### What the task asks
Using the entries that follow, write out the line containing "3_3_place_gp: 3.13 / 2.09 / 0", the line containing "-0.6010 | 0.02926 |", and every line between them, exactly and nothing else.

### Study material
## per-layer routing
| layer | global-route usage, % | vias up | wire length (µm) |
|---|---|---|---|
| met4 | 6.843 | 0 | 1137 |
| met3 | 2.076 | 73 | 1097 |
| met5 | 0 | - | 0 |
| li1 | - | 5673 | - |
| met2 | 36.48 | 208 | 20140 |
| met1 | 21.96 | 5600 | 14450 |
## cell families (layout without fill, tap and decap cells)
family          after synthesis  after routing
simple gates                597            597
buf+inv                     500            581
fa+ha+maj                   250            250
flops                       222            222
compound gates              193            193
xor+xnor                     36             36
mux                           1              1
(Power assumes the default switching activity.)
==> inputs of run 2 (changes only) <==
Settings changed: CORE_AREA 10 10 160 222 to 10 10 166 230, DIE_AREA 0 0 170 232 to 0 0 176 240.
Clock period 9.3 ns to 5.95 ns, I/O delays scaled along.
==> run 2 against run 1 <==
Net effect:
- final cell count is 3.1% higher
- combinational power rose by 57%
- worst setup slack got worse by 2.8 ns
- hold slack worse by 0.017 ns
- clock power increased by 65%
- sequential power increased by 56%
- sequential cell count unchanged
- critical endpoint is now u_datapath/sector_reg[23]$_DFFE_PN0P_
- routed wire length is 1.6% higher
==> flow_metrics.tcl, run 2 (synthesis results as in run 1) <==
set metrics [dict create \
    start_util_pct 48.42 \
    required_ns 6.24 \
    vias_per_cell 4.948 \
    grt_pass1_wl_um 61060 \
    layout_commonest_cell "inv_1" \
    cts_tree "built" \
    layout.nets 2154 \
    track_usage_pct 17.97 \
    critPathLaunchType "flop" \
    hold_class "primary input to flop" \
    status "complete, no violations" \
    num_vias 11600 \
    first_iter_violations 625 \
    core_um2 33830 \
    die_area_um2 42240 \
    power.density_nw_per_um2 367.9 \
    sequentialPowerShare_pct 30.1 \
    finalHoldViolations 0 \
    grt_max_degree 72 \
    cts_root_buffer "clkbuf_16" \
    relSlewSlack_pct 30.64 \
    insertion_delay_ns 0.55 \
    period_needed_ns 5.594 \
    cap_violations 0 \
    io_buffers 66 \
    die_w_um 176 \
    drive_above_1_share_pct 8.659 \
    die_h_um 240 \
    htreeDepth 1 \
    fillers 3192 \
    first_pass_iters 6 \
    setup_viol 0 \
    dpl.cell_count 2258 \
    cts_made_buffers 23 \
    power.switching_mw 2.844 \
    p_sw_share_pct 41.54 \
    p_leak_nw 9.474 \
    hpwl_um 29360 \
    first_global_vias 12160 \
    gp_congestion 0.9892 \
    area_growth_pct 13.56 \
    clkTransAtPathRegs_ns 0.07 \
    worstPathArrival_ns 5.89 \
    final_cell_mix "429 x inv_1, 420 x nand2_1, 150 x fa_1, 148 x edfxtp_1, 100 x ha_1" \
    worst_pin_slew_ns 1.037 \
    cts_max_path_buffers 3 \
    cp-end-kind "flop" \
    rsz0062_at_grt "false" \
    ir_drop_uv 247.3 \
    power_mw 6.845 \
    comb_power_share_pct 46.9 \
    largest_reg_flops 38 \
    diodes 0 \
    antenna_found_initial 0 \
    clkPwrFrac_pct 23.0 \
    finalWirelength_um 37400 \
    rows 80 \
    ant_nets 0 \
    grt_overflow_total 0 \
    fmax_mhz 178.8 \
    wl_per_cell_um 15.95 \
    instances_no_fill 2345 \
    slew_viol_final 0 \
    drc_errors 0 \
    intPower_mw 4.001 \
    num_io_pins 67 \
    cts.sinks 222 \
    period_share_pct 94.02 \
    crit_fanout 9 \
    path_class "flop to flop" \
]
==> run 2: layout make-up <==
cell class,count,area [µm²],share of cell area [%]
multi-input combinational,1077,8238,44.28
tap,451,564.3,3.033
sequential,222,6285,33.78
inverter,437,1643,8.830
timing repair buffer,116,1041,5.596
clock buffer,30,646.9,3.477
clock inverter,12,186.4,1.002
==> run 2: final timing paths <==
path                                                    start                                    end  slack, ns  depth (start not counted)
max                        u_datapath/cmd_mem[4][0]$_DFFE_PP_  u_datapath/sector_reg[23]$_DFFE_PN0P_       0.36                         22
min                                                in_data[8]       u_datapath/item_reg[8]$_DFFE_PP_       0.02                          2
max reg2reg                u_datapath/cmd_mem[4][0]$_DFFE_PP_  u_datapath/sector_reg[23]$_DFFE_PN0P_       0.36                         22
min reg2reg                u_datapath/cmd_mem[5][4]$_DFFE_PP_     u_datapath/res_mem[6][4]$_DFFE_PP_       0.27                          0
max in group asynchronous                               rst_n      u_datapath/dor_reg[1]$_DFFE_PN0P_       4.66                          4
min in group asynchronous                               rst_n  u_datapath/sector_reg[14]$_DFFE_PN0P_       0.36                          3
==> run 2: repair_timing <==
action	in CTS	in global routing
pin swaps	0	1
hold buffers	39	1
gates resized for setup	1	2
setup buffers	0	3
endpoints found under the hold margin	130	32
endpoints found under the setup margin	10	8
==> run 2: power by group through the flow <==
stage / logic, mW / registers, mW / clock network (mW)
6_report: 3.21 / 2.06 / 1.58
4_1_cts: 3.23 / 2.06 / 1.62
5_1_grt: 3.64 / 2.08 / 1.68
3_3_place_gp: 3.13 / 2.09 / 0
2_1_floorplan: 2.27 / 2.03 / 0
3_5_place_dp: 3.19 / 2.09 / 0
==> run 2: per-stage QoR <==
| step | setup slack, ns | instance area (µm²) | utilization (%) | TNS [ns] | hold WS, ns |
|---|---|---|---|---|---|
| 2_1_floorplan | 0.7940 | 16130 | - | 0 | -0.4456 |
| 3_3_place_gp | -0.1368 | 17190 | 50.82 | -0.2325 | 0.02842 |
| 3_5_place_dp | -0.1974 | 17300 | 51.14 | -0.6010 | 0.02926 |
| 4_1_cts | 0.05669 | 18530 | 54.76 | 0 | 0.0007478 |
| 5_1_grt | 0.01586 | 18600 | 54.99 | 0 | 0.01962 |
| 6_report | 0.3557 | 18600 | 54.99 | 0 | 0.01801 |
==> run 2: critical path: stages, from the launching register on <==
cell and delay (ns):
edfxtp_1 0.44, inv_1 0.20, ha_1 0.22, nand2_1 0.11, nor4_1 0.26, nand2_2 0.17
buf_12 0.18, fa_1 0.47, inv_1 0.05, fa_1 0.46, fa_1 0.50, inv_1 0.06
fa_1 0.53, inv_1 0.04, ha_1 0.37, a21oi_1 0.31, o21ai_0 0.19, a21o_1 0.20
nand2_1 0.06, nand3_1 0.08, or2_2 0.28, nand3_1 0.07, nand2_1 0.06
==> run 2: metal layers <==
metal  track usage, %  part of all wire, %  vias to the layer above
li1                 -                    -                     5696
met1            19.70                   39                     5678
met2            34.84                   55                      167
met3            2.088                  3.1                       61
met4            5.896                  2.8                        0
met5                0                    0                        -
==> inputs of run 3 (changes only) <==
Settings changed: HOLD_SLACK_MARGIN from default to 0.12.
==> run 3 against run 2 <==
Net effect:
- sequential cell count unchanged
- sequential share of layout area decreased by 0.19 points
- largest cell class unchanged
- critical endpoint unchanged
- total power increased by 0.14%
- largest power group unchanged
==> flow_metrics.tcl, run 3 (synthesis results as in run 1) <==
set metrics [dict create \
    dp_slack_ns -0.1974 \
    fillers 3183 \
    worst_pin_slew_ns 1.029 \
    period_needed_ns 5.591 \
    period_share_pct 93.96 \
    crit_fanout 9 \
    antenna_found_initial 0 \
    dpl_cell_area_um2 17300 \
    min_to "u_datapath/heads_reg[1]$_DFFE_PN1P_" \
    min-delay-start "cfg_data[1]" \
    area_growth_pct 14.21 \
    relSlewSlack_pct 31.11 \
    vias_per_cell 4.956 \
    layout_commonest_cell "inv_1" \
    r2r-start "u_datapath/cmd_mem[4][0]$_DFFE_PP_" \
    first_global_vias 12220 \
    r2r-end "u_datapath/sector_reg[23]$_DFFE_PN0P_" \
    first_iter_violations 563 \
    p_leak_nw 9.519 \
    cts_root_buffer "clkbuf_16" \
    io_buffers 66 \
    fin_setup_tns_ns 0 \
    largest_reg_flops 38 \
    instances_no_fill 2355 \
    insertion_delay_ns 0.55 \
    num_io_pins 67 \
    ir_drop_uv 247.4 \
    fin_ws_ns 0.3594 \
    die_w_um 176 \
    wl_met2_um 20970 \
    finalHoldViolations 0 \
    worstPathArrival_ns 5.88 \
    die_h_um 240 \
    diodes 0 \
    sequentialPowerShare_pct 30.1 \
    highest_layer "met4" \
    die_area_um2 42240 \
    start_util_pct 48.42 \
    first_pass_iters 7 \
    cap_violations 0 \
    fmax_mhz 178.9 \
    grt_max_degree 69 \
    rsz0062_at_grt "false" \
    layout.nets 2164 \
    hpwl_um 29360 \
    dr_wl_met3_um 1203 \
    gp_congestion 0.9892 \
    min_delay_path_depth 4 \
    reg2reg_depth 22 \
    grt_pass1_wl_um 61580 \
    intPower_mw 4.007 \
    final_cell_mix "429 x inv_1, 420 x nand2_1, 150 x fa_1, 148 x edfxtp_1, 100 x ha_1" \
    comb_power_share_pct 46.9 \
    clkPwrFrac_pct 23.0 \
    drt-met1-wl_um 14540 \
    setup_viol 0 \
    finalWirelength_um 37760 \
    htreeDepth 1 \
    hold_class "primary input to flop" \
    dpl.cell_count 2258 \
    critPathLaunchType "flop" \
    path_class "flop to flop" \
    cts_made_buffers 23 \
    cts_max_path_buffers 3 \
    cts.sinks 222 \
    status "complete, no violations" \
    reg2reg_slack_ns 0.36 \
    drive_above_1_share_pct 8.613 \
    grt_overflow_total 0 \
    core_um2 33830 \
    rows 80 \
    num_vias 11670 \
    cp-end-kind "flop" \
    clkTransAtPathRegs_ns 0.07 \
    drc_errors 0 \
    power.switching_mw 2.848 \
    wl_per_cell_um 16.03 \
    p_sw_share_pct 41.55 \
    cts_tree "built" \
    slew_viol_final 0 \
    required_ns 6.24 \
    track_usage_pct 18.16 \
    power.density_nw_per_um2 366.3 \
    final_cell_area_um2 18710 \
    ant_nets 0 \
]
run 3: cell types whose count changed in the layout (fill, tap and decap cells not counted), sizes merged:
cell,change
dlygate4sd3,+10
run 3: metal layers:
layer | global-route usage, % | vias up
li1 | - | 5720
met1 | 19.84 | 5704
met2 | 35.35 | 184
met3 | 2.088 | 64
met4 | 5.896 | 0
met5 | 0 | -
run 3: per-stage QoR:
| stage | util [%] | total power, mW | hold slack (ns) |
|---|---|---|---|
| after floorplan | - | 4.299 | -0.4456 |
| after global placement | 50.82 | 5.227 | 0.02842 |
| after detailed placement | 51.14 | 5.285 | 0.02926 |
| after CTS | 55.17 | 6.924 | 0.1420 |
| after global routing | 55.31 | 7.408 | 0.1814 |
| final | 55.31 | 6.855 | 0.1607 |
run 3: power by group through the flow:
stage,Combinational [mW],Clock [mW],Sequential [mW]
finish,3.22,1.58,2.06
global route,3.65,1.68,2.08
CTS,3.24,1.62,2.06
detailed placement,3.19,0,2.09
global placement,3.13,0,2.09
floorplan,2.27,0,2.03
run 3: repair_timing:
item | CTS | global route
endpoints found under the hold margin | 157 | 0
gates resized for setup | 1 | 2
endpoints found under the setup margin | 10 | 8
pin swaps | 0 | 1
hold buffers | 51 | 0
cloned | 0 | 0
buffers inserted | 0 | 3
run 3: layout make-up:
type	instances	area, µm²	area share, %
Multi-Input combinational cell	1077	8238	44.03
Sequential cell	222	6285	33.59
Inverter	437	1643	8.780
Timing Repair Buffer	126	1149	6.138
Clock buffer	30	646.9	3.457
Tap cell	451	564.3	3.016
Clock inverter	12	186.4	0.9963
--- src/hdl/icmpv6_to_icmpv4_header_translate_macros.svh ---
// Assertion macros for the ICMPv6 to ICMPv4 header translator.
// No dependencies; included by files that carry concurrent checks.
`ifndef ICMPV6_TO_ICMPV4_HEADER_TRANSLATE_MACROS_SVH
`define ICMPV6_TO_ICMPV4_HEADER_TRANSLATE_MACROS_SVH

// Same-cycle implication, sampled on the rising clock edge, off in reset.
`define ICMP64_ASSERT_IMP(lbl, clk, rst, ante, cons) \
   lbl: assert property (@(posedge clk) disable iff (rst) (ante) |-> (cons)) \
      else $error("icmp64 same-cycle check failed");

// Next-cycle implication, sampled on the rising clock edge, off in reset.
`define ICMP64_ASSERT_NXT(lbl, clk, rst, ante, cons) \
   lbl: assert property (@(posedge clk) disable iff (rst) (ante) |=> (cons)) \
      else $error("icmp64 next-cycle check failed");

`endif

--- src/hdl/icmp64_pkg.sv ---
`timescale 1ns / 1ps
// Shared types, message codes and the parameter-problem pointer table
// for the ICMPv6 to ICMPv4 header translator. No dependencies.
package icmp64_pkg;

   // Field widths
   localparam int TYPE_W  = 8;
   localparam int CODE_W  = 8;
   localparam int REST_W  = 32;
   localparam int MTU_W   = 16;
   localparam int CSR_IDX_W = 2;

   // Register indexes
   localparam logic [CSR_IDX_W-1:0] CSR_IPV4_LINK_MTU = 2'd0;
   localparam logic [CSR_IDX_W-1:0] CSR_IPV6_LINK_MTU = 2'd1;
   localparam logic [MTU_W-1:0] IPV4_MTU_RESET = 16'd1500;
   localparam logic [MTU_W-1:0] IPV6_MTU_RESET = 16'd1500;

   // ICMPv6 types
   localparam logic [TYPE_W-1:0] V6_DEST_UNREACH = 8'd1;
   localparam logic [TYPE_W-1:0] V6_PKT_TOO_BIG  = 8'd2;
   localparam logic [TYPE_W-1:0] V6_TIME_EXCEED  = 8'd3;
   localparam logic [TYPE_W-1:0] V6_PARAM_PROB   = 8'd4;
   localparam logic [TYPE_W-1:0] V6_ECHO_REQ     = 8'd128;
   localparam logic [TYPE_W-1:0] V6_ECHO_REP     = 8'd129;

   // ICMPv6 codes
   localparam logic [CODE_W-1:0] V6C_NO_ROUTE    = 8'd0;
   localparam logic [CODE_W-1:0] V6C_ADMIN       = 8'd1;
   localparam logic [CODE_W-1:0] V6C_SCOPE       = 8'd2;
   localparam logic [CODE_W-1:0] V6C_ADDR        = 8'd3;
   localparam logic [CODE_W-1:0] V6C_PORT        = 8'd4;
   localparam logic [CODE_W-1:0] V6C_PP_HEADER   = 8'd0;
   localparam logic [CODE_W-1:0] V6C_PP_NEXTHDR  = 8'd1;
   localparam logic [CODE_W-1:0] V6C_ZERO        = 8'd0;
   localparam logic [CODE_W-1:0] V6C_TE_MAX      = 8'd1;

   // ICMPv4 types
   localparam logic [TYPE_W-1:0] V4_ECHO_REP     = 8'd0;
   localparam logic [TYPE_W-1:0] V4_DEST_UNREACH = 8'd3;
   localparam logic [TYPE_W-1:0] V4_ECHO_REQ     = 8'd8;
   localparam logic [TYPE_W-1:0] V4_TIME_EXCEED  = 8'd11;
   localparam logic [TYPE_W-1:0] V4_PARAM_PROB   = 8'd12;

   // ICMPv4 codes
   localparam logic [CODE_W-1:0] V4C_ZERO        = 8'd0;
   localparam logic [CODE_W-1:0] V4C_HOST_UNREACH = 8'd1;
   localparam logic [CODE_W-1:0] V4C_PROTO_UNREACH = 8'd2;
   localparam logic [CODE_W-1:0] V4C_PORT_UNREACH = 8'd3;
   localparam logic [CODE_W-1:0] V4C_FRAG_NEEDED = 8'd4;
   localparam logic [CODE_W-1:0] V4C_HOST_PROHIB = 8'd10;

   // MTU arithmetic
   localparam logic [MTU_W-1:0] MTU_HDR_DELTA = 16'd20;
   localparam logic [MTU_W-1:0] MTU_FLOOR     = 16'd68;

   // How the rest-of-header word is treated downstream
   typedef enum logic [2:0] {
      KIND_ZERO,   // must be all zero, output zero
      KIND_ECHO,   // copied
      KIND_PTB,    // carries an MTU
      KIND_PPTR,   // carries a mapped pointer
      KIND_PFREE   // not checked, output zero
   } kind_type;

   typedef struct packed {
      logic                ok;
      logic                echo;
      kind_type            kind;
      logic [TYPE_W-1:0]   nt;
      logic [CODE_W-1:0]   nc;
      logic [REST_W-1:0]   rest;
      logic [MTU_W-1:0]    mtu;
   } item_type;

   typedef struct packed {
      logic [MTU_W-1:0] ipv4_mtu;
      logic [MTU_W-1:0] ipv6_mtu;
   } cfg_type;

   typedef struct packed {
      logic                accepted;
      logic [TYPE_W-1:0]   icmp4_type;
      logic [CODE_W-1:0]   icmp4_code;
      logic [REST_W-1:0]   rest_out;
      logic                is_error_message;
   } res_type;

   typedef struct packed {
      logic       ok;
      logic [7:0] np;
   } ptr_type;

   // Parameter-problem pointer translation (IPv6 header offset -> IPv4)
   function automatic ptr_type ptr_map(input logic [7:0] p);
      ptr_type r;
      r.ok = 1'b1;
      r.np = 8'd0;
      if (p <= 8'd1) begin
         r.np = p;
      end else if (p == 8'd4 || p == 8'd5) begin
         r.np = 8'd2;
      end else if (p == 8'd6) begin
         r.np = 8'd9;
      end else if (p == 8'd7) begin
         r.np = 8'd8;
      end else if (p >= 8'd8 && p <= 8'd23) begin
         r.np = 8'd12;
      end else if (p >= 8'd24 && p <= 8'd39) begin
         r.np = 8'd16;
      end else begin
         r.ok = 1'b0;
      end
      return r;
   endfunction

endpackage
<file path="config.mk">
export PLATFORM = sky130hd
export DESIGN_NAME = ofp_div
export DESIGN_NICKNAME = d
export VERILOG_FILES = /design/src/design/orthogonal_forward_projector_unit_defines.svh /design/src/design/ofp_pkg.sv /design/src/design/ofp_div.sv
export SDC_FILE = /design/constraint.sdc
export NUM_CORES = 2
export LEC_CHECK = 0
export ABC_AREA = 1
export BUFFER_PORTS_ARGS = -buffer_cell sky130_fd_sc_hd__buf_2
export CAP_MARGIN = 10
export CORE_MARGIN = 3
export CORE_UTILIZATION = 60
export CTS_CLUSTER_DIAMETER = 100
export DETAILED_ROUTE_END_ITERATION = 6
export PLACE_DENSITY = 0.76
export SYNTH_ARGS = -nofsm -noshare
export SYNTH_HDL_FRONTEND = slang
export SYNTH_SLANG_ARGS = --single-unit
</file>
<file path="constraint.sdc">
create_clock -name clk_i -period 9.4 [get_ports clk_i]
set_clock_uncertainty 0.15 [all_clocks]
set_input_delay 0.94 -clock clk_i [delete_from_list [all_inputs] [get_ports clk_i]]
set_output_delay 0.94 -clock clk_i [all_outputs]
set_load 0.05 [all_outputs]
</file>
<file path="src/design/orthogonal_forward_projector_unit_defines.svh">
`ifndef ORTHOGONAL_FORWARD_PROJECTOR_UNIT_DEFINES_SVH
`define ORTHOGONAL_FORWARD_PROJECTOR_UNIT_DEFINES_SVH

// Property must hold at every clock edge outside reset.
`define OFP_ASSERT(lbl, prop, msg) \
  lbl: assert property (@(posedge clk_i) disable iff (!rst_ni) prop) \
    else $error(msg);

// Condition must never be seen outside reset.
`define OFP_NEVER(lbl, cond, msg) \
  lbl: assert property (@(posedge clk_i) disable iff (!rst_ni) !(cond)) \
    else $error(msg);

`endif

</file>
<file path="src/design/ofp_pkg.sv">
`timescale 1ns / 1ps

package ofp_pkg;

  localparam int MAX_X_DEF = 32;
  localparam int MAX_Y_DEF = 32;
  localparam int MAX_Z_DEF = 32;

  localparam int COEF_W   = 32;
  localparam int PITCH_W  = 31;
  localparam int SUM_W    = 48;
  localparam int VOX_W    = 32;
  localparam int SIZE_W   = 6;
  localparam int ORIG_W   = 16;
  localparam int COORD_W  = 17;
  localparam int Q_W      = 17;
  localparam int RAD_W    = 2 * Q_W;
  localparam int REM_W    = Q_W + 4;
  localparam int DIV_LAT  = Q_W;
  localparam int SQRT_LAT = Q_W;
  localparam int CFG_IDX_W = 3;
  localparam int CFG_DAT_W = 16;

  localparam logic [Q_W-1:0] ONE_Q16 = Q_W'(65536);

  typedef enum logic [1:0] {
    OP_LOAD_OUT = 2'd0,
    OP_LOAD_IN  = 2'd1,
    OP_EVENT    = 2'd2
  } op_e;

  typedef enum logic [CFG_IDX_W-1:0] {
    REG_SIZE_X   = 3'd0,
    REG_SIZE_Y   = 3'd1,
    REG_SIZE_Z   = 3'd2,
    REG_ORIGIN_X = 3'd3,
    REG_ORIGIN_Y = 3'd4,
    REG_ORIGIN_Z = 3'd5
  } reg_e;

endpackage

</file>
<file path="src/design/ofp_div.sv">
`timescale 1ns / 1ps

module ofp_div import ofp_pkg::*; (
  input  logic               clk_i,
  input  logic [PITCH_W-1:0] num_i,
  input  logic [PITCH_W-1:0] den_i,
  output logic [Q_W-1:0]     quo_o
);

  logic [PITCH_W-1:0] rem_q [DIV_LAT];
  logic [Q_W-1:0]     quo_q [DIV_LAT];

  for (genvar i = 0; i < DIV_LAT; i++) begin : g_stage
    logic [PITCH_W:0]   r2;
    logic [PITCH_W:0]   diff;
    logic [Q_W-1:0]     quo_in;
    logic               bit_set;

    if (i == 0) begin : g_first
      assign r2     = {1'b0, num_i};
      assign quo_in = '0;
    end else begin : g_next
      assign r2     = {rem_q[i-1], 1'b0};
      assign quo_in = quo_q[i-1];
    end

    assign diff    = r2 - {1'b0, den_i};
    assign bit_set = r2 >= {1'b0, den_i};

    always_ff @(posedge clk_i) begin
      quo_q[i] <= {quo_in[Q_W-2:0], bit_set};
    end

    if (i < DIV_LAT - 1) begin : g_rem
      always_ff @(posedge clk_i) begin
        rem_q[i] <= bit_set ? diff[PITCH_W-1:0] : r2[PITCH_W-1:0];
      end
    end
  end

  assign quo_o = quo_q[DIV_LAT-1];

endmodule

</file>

### Result of the task
3_3_place_gp: 3.13 / 2.09 / 0
2_1_floorplan: 2.27 / 2.03 / 0
3_5_place_dp: 3.19 / 2.09 / 0
==> run 2: per-stage QoR <==
| step | setup slack, ns | instance area (µm²) | utilization (%) | TNS [ns] | hold WS, ns |
|---|---|---|---|---|---|
| 2_1_floorplan | 0.7940 | 16130 | - | 0 | -0.4456 |
| 3_3_place_gp | -0.1368 | 17190 | 50.82 | -0.2325 | 0.02842 |
| 3_5_place_dp | -0.1974 | 17300 | 51.14 | -0.6010 | 0.02926 |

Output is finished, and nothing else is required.